[Collected data entries]
____

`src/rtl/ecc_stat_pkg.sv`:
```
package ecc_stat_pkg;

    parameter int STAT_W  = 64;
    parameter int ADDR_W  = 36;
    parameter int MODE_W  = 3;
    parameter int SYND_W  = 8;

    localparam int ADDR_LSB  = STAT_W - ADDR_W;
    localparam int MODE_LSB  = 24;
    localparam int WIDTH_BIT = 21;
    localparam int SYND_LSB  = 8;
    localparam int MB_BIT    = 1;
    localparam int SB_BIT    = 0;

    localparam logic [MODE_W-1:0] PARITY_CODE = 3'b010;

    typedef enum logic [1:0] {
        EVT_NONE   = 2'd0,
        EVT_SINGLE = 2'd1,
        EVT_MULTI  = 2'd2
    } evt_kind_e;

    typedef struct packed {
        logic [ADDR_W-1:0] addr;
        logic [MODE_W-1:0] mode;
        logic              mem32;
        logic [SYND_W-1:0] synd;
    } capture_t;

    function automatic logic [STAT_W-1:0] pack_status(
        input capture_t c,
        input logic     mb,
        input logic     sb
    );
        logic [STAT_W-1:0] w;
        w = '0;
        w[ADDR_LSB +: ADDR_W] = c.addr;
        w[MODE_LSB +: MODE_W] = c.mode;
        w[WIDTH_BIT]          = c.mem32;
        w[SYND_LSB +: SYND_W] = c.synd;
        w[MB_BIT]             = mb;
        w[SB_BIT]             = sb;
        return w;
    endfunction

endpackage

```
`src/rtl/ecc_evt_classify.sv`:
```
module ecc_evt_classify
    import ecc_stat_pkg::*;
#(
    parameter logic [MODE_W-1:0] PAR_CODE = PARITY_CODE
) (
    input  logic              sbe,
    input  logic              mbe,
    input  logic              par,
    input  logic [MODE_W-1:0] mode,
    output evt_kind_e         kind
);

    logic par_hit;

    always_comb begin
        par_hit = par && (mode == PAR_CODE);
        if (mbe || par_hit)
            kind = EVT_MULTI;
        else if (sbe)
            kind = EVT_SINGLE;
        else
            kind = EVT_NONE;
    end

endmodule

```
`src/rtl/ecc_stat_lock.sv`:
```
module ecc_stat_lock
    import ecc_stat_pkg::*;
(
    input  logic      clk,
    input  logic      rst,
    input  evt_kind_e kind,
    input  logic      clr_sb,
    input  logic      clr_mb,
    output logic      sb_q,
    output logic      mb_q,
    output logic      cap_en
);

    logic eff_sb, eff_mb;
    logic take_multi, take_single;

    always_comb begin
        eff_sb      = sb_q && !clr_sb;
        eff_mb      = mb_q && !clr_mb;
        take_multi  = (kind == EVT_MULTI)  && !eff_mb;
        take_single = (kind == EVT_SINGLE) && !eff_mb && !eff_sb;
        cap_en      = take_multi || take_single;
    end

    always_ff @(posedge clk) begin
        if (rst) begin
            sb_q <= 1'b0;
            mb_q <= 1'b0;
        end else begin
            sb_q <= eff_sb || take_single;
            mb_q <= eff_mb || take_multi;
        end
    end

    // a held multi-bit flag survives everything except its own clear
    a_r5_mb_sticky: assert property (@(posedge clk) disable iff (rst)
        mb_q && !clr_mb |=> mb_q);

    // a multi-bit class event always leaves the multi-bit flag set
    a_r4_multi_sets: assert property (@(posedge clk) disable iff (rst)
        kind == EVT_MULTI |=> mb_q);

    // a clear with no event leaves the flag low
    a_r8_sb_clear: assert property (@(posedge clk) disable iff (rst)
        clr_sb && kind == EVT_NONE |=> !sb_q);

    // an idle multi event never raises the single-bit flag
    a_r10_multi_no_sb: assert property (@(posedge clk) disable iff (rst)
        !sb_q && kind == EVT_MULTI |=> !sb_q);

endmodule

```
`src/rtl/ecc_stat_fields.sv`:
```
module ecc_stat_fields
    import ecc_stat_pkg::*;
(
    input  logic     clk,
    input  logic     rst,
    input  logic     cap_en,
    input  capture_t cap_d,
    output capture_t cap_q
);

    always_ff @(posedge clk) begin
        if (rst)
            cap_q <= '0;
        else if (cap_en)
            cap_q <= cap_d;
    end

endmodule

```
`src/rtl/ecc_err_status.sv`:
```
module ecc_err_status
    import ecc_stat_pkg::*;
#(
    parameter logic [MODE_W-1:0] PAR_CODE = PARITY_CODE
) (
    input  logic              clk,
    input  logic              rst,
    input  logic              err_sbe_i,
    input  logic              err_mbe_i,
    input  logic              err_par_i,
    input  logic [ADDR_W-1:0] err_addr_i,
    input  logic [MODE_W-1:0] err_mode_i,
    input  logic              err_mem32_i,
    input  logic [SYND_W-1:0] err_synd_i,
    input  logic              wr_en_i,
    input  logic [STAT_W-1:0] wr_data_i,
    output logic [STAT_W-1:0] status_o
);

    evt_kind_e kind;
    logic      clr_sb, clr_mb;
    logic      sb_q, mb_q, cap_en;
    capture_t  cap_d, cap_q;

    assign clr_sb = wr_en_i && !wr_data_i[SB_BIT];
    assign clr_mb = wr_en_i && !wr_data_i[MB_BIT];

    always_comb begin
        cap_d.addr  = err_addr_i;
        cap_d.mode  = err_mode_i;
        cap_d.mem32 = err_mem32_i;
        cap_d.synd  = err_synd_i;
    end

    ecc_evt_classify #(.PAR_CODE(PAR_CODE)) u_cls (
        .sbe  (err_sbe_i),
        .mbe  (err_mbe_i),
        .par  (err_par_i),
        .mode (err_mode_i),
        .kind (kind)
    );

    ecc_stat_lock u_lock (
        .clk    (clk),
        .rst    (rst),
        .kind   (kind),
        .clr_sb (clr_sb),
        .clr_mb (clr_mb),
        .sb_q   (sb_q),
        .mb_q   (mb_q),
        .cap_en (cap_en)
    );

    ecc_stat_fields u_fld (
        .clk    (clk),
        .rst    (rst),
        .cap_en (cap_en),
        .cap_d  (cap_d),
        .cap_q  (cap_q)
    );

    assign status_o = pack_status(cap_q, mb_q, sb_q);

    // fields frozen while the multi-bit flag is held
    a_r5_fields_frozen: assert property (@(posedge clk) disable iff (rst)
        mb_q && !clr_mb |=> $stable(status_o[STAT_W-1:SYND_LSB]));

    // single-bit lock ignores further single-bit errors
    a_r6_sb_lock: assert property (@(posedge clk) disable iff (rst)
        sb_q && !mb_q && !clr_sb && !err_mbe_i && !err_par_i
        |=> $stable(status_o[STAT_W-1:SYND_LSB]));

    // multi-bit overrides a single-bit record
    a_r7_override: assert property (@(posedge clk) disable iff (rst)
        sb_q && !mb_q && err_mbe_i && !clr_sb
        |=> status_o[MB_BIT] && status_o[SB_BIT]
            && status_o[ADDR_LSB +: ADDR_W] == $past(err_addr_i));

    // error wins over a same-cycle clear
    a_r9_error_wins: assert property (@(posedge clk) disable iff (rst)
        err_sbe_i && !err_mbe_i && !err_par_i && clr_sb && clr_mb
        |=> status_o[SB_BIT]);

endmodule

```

____

■ **Directions for this task**: From the records above, copy every line that holds the word "localparam".

■ **Solution to the exercise**:
    localparam int ADDR_LSB  = STAT_W - ADDR_W;
    localparam int MODE_LSB  = 24;
    localparam int WIDTH_BIT = 21;
    localparam int SYND_LSB  = 8;
    localparam int MB_BIT    = 1;
    localparam int SB_BIT    = 0;
    localparam logic [MODE_W-1:0] PARITY_CODE = 3'b010;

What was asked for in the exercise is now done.